Thermocouple-based temperature measurement was mentioned by several vendors as a typical isolation application. Agilent Technologies’ Model 34972 LXI data acquisition/data logger switch unit features isolation at several levels. As explained by Bill Griffith, application lead at the company, “The 34970A [GPIB and RS-232 I/O] and 34972A [LXI I/O] use optical isolation between the measurement circuitry and the interface circuitry, which provides 300 V of isolation and reduced common-mode noise. The equivalent circuit to ground has an impedance greater than 10-GΩ and 250 pF….” He concluded, “The logic is divided into two parts: one is ground referenced and the second floats. The floating logic is extended out to the modules via an isolated communications bus.”
The modules, such as the 34901A multiplexer, retain the built-in DMM’s 300-V channel-to-channel and channel-to ground isolation. This module supports 2-wire or 4-wire multiplexing of 20 channels at a scanning speed of 60 ch/s. In contrast, the 34908A multiplexer handles 40 single wire channels. Because all 40 sources have the same common connection, a datasheet footnote stated “thermocouple measurements not recommended with 34908A module due to common to configuration.”

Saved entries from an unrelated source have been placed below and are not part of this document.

### config.mk
export PLATFORM = sky130hd
export DESIGN_NAME = dot_product_bfloat16_feeder
export DESIGN_NICKNAME = d
export VERILOG_FILES = /design/src/rtl/dot_product_bfloat16_feeder.sv
export SDC_FILE = /design/constraint.sdc
export NUM_CORES = 1
export LEC_CHECK = 0
export CAP_MARGIN = 25
export CORE_ASPECT_RATIO = 1.2
export CORE_MARGIN = 5
export CORE_UTILIZATION = 58
export CTS_BUF_LIST = sky130_fd_sc_hd__clkbuf_4 sky130_fd_sc_hd__clkbuf_8
export CTS_CLUSTER_DIAMETER = 200
export DETAILED_ROUTE_END_ITERATION = 16
export PLACE_DENSITY_LB_ADDON = 0.3
export SLEW_MARGIN = 10
export SYNTH_ARGS = -nofsm -noshare
export SYNTH_HDL_FRONTEND = slang
export SYNTH_SLANG_ARGS = --single-unit
### constraint.sdc
create_clock -name i_clk -period 31.6 [get_ports i_clk]
set_clock_uncertainty 0.15 [all_clocks]
set_input_delay 3.16 -clock i_clk [delete_from_list [all_inputs] [get_ports i_clk]]
set_output_delay 3.16 -clock i_clk [all_outputs]
set_load 0.1 [all_outputs]
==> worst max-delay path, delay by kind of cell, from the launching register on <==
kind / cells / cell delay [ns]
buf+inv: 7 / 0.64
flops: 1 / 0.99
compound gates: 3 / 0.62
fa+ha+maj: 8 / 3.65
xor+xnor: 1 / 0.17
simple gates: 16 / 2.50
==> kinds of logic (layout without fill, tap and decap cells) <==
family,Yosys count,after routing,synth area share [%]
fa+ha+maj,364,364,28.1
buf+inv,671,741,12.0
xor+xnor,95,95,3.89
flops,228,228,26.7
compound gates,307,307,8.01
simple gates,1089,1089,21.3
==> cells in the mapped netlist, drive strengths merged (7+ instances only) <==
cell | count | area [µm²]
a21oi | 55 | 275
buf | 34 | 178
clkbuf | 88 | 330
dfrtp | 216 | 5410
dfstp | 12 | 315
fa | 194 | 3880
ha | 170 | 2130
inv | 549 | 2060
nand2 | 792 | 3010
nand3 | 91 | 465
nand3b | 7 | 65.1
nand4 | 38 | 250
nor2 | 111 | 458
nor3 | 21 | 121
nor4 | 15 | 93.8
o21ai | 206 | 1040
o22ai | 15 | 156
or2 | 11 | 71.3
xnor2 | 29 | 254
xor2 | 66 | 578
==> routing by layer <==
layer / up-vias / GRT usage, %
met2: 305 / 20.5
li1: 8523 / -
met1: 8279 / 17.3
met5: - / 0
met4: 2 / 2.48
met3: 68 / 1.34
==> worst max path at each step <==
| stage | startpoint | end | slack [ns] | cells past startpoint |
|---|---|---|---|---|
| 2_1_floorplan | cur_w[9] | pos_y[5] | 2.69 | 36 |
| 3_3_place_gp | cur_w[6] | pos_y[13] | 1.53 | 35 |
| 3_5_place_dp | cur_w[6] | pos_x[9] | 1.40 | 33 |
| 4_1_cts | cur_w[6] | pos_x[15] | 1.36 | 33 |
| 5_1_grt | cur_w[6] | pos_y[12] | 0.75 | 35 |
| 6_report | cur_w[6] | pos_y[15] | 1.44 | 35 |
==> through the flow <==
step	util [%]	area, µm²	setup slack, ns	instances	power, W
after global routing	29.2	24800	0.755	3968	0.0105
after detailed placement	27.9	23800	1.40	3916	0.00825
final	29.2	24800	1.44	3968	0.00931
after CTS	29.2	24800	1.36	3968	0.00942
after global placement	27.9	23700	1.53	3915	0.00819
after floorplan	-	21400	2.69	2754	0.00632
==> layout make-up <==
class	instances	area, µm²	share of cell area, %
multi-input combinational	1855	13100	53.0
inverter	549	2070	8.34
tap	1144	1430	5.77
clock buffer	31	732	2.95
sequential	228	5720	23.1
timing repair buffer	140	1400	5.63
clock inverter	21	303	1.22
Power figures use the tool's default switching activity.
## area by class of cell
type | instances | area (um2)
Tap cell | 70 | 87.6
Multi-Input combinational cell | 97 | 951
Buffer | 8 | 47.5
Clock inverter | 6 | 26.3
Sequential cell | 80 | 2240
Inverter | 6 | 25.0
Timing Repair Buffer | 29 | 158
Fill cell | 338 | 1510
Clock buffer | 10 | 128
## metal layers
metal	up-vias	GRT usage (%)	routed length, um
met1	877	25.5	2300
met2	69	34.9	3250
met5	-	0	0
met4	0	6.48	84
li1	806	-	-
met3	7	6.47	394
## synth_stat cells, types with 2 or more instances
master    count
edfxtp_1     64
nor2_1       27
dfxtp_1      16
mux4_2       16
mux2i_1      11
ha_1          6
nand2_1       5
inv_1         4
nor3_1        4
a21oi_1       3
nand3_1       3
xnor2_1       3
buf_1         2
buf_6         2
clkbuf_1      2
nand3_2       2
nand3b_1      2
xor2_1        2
[src/rtl/sram_byte_fifo.sv]
// 32-entry, 8-bit first-word-fall-through byte FIFO on a 32x8 dual-port distributed RAM.
// Port 1 writes synchronously, port 2 reads asynchronously to present the head byte.

module sram_32byte_dualport (
  input  logic       clk,
  input  logic       we,
  input  logic [4:0] a1,
  input  logic [7:0] d1_in,
  output logic [7:0] d1_out,
  input  logic [4:0] a2,
  output logic [7:0] d2_out
);

  logic [7:0] mem [32];

  always_ff @(posedge clk) begin
    if (we) mem[a1] <= d1_in;
  end

  assign d1_out = mem[a1];
  assign d2_out = mem[a2];

endmodule

module sram_byte_fifo #(
  parameter int ALMOST_FULL_LEVEL = 28
) (
  input  logic       clk,
  input  logic       reset,
  input  logic [7:0] in_data,
  input  logic       in_valid,
  output logic       in_ready,
  output logic [7:0] out_data,
  output logic       out_valid,
  input  logic       out_ready,
  input  logic       flush,
  output logic [5:0] count,
  output logic       almost_full,
  output logic       overflow
);

  localparam logic [5:0] AF_LEVEL = 6'(ALMOST_FULL_LEVEL);

  logic [4:0] wr_ptr;
  logic [4:0] rd_ptr;
  logic       full;
  logic       push;
  logic       pop;
  logic       we;
  logic [7:0] d1_unused;

  // Status flags come from registered count only; no path from the handshake inputs.
  assign full        = (count == 6'd32);
  assign in_ready    = !full;
  assign out_valid   = (count != 6'd0);
  assign almost_full = (count >= AF_LEVEL);

  assign push = in_valid && in_ready;
  assign pop  = out_valid && out_ready;
  assign we   = push && !flush;

  sram_32byte_dualport u_ram (
    .clk    (clk),
    .we     (we),
    .a1     (wr_ptr),
    .d1_in  (in_data),
    .d1_out (d1_unused),
    .a2     (rd_ptr),
    .d2_out (out_data)
  );

  always_ff @(posedge clk or negedge reset) begin
    if (!reset) begin
      wr_ptr   <= '0;
      rd_ptr   <= '0;
      count    <= '0;
      overflow <= 1'b0;
    end else if (flush) begin
      wr_ptr   <= '0;
      rd_ptr   <= '0;
      count    <= '0;
      overflow <= 1'b0;
    end else begin
      if (push) wr_ptr <= wr_ptr + 5'd1;
      if (pop)  rd_ptr <= rd_ptr + 5'd1;
      if (push && !pop)      count <= count + 6'd1;
      else if (pop && !push) count <= count - 6'd1;
      if (in_valid && full) overflow <= 1'b1;
    end
  end

endmodule

[config.mk]
export PLATFORM = sky130hd
export DESIGN_NAME = sram_byte_fifo
export DESIGN_NICKNAME = d
export VERILOG_FILES = /design/src/rtl/sram_byte_fifo.sv
export SDC_FILE = /design/constraint.sdc
export NUM_CORES = 1
export LEC_CHECK = 0
export BUFFER_PORTS_ARGS = -buffer_cell sky130_fd_sc_hd__buf_2
export CAP_MARGIN = 20
export CORE_MARGIN = 2
export CORE_UTILIZATION = 66
export DETAILED_ROUTE_END_ITERATION = 8
export HOLD_SLACK_MARGIN = 0.15
export PLACE_DENSITY_LB_ADDON = 0.08
export SYNTH_ARGS = -nofsm -noshare
export SYNTH_HDL_FRONTEND = slang
export SYNTH_SLANG_ARGS = --single-unit
[constraint.sdc]
create_clock -name clk -period 6.04 [get_ports clk]
set_input_delay 0.604 -clock clk [delete_from_list [all_inputs] [get_ports clk]]
set_output_delay 0.604 -clock clk [all_outputs]
set_load 0.03 [all_outputs]
Yosys cells after proc, flatten, opt, wreduce, memory -nomap -nowiden
Memory sizes are Yosys's and may differ from the RTL's. Cells that the tools add are included.

Logic and storage cells: 37. Bits in latches: 0. Register bits after elaboration: 17. Output and inout bits: 18. Memories: 1. ROM bits: 0. RAM bits: 256. Bits of input ports: 13.

Add/subtract/negate cells: 4. Equal/unequal tests: 1. Div/mod/pow operators: 0. Shift operators: 0. Multipliers: 0. Magnitude comparators: 1. Muxes and demuxes: 11. Reduce and logical (&&, ||, !) cells: 15. Bitwise gates (word level): 0.

Memories: u_ram.mem (words 32, bits a word 8, read ports 1, clocked after memory_dff 0, wr ports 1, RTL line 14) `logic [7:0] mem [32];`.

Operator list (count): $mux 5 (4); $mux 6 (3); $add 5x1->5 const B (2); $add 6x1->6 const B (1); $eq 6x6->1 const B (1); $ge 6x5->1 const B (1); $logic_and 1x1->1 (6); $reduce_bool 2->1 (3); $reduce_bool 6->1 (1); $sub 6x1->6 const B (1); $logic_not 1->1 (4); $mux 1 (4); $reduce_bool 3->1 (1).

Longest topological paths before layout
Depth in word-level cells: 8. Gate-level depth with buffers: 12. Depth with buffers taken out: 10.

Cells and area by module
Synthesis repeated with hierarchy kept, for this count alone.

Cell total of the unflattened synthesis: 647. Area total of the unflattened synthesis: 12816.0 um^2.

By module, submodules not included: sram_32byte_dualport (cells an instance 543, area each 11775.0 um^2, times used 1, sequential area each 7687.4 um^2); sram_byte_fifo (cells an instance 104, area each 1041.0 um^2, times used 1, sequential area each 425.4 um^2).

Least setup slack after synthesis
No wires, ideal clock.

Kind: register to register. Start: register count[1]. End: register count[5]. Arrival time: 2.918 ns. Slack: 2.994 ns. Period minus slack after synthesis: 3.046 ns. Required time: 5.912 ns. Path buffers: 1. Stages on the path, launching flop included: 11. Library setup time: 0.128 ns. Cells stage by stage: dfrtp_1 -> or4_4 -> o31a_1 -> buf_6 -> nand2_2 -> ha_1 -> a211oi_1 -> o21bai_1 -> a21oi_1 -> mux2i_1 -> mux2_1.

Word-level cells in the longest chain between the ends: 6. Elaborated cells between the ends (all ways): 15. Those cells by class: add/sub: 2; eq/ne: 1; mux: 3; reduce/logical: 9.

Ends and longest elaborated chain: from (decl) (RTL line 37) `output logic [5:0] count,`; from (signal assigned) (RTL line 86) `if (push && !pop) count <= count + 6'd1;`; from (signal assigned) (RTL line 87) `else if (pop && !push) count <= count - 6'd1;`; branches (longest 6 deep; another with $sub 6x1->6).

Several ways; the timed one is not identified. The select of a mux whose other input is x is not followed. A chain may end at the register's enable or synchronous reset.

Final worst setup path
Start: register rd_ptr[0]. End: output port out_data[4].

Word-level cells in the longest chain between the ends: 1.

Ends and longest elaborated chain: from (decl) (RTL line 45) `logic [4:0] rd_ptr;`; from (signal assigned) (RTL line 85) `if (pop) rd_ptr <= rd_ptr + 5'd1;`; $mem_v2 32x8; to (decl) (RTL line 33) `output logic [7:0] out_data,`.

No other way between the ends.

==> metrics.md <==
| Metric | Value |
|---|---|
| CTS tree | `yes` |
| Antenna violations before repair | `0` |
| Setup slack at placement | `~2.4 ns` |
| Top_reg_cell synth | `edfxtp_1` |
| Syn_nets | `approximately 650` |
| Worst R2R Start | `count[0]` |
| Drt pass-1 iters | `5` |
| RSZ-0062 raised after global routing | `no` |
| DRC viols | `0` |
| Initial Util | `approximately two thirds` |
| Post-DP Area | `around 11000 µm²` |
| WHS Endpoint | `rd_ptr[1]` |
| Sequential share of the synthesized area | `between 70% and 80%` |
| Post-synth EDFFs | `roughly 260` |
| Worst-Margin Slew | `1.121 ns` |
| PwrDens | `380.3 nW/µm²` |
| Met2 WL post-DR | `around 12000 µm` |
| Synth warnings | `0` |
| Fmax | `between 200 and 300 MHz` |
| Setup crit end kind | `output pin` |
| Fin util | `approximately three quarters` |
| Setup TNS | `0 ns` |
| Crit path time final | `3.963 ns` |
| Worst Path Required | `5.44 ns` |
| Met3 WL | `~2000 µm` |
| First DRT Iteration DRCs | `~630` |
| Leak Pwr | `3.921 nW` |
| Slowest stage cell on the critical path | `nor2b_1` |
| R2R Path End | `count[5]` |
| Remaining Overflow, GRT | `0` |
| DPL Wire Length | `between 10000 and 15000 µm` |
| Worst Path Max Fanout | `38` |
| Tot GR Track Use | `between 20 and 30%` |
| Worst skew pair latency | `roughly 0.54 ns` |
| Final antenna-violating net count | `0` |
| CTS Root Cell | `clkbuf_16` |
| Avg Inst Size Synth | `roughly 18 µm²` |
| DR WL/cell | `26.67 µm` |
| Hold_sp | `out_ready` |
| Worst hold path cell count | `4` |
| Uppermost layer routed | `met4` |
| Final Skew | `0.009207 ns` |
| Post-CTS setup repair buffer count | `0` |
| H-Tree Depth | `1` |
| Die width | `between 100 and 150 µm` |
| M1 WL | `between 9000 and 10000 µm` |
| Max_slew headroom | `between 20% and 30%` |
| Die Span Y | `between 100 and 150 µm` |
| Core area | `16520 µm²` |
| Worst VDD drop | `between 0.0003 and 0.0004 V` |
| Top post-synthesis cells by area | `edfxtp_1 (69%), mux2i_1 (7.4%), mux4_2 (6.5%), dfrtp_1 (3.8%), nor2_1 (1.8%)` |
| Yosys cell types | `47` |
| Min Hold Slack | `0.4730 ns` |
| Total CTS buffers | `27` |
| Global-route wire length before repair | `around 36000 µm` |
| Worst Slack Setup Final | `slightly above 2 ns` |
| Buf/Inv on CP | `2` |
| Max-slew violations | `0` |
| Vias in the first global route | `between 5000 and 6000` |
| Final Setup Violations | `0` |
| Synth Cell Area | `around 11000 µm²` |
| Final nets | `slightly below 700` |
| Clk pin slew, worst setup/hold paths | `about 0.06 ns` |
| Synthesis-to-finish area growth | `10.86%` |
| CP top delay family | `simple AND/OR/NAND/NOR gates` |
| # rows | `between 40 and 50` |
| Total number of vias | `between 5000 and 6000` |
| Ports | `31` |
| Maximum capacitance violations | `0` |
| Fill cells | `approximately 940` |
| Area share of the largest cell type after synthesis | `69.24%` |
| Cell area after layout | `between 10000 and 15000 µm²` |
| Min-Delay Path Class | `in2reg` |
| Critical path class | `reg2out` |
| Die ar. | `roughly 18000 µm²` |
| Worst EP arrival | `3.36 ns` |
| Largest area contributor in the synthesized netlist | `edfxtp_1` |
| Mapped Cells | `about 630` |
| Ant diodes | `0` |
| Port bufs | `30` |
| R2R Setup Slk | `between 2 and 3 ns` |
| CTS Buffer Depth | `3` |
| Share of cells above drive strength 1 | `17.75%` |
| Finished Layout Cells | `896` |
| Clock Sinks | `between 200 and 300` |
| Via density | `around 6.6` |
| Synthesized flop and latch total | `273` |
| Worst path cell trace | `buf_4 > nor2b_1 > a22o_1 > nor3_1 > a31oi_1 > o221ai_1 > buf_2` |
| # resized after CTS | `0` |
| Dpl cells | `845` |
| Status | `complete, no violations` |
| Final worst path period share | `~66%` |
| Overall Power | `around 4.7 mW` |
| Routability cong. | `roughly 0.95` |
| DRT Wirelength | `~24000 µm` |
| R2R depth | `9` |
| CP startpoint kind | `flop` |
| Peak per-stage delay on the critical path | `~0.87 ns` |
| Final Hold Violating Endpoints | `0` |
| Largest net degree at the start of global routing | `39` |
| Asr flop ratio synth | `between 6 and 7%` |
final cells by class:
cell class	instances	area, µm²	area share (%)
Inverter	6	22.52	0.1830
Clock buffer	36	739.5	6.007
Timing Repair Buffer	35	190.2	1.545
Tap cell	220	275.3	2.236
Clock inverter	13	151.4	1.230
Multi-Input combinational cell	313	2813	22.85
Sequential cell	273	8118	65.95
timing repair:
action                                  in CTS  in global routing
endpoints found under the setup margin       0                  0
hold buffers                                 1                  0
endpoints found under the hold margin       17                  0
state kept, by name, indices dropped and copies added (netlist names):
register   cells
count          6
u_ram.mem    256
overflow       1
rd_ptr         5
wr_ptr         5
cells in the final DEF, fill, tap and decap left out, drive strengths merged, types with 9 or more instances in the layout:
cell type  count
a22o          16
nor2          53
mux4          32
ha             9
clkbuf        36
dfrtp         17
nor3          12
a21oi         11
buf           34
mux2i         82
edfxtp       256
nand2         24
a31oi         10
worst register-to-register path: stages, from the launching register on:
cell      delay [ns]
dfrtp_1         0.45
or4_4           0.60
o31a_1          0.39
nand2_2         0.18
ha_1            0.26
a211oi_1        0.30
o21bai_1        0.12
a21oi_1         0.19
mux2i_1         0.23
mux2_1          0.33
layer usage:
metal | vias up | global-route usage, %
li1 | 2535 | -
met1 | 2985 | 39.54
met2 | 300 | 43.53
met3 | 55 | 5.518
met4 | 0 | 10.05
met5 | - | 0
report_power, final:
part	internal [mW]	switching (mW)	total, mW
logic	0.338	0.506	0.844
clock network	0.990	0.682	1.67
registers	2.10	0.0632	2.17
total	3.43	1.25	4.68
synth_stat cells (3+ instances only):
cell and number:
edfxtp_1 256, nand2_2 5, mux2i_1 82, xor2_1 5, buf_2 13, nor2b_1 5
a21oi_1 11, a22o_1 16, buf_1 4, inv_1 5, mux4_2 32, dfrtp_1 17
nor3_1 12, xnor2_1 3, nor2_1 52, ha_1 9, a22oi_1 8, o221ai_1 8
nand3b_1 3, clkbuf_1 15, a31oi_1 9, mux2_1 4, nand4_1 3, nand2_1 19
kinds of logic after synthesis:
family                   Yosys count  share of synthesized area, %
flip-flops                       273                         73.07
XOR/XNOR                           8                        0.6311
AO/OA/AOI/OAI                     64                         4.417
AND/OR/NAND/NOR                  111                         4.598
buffers and inverters             40                         1.600
adder cells (fa/ha/maj)           10                         1.195
multiplexers                     120                         14.49
worst max path at each step:
| stage | startpoint | to | slack, ns | cells past startpoint |
|---|---|---|---|---|
| CTS | rd_ptr[2] | out_data[4] | 1.84 | 6 |
| global route | rd_ptr[0] | out_data[4] | 1.85 | 7 |
| global placement | rd_ptr[2] | out_data[4] | 2.63 | 6 |
| finish | rd_ptr[0] | out_data[4] | 2.08 | 7 |
| detailed placement | rd_ptr[2] | out_data[4] | 2.43 | 6 |
| floorplan | count[1] | count[5] | 2.99 | 10 |
No activity file was read; power rests on OpenSTA's default activity.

NI’s Phillippi noted that the majority of the more than 60 I/O modules compatible with NI’s CompactDAQ and CompactRIO products have some form of isolation, often to 300 Vrms with transient levels up to 2,300 V. The NI 9239 four-channel module with differential inputs and channel-to-channel isolation is shown in Figure 3. Four isolated C Series modules support thermocouple measurements, and the NI 9211 features built-in cold junction compensation for increased accuracy.
Figure 3. NI 9239 Analog Input Module
United Electronic Industries’ Bob Judd, director of marketing, also discussed temperature measurements. “Perhaps the most common place where channel-to-channel isolation is required is in the monitoring and control of large electric motors. Thermocouples often are connected directly to the motor components, which may see a common-mode voltage of a few hundred volts or more. Connecting a multichannel, nonisolated device in such an application is almost certain to damage the DAQ input.”
Judd commented that even if the references for several signals are nominally at ground, tying those grounds together can lead to nightmarish ground loops and noise issues. Isolation keeps the grounds separate and eliminates interference from one to another.
1. “Chapter 11: Understanding Op Amp Parameters,” Texas Instruments, Literature Number SLOA083, pp. 2, 3.
2. Robins, J., and Dewey, M., “Incorporating Advanced Instrumentation Capabilities into a PXI Digital Multimeter Instrument,” IEEE Autotestcon 2012 Proceedings.
3. Krakauer, D., Anatomy of a Digital Isolator, Analog Devices, Technical Article MS-2234, 2011, p. 1.
4. Why ISO-Channel Technology Is Your Best Return on Investment, Data Translation, Application Note, p.6.
5. Nakayama, E., The DL850—The Ideal ScopeCorder for Developing Energy-Saving Devices, Yokogawa Meter & Instruments, p. 2.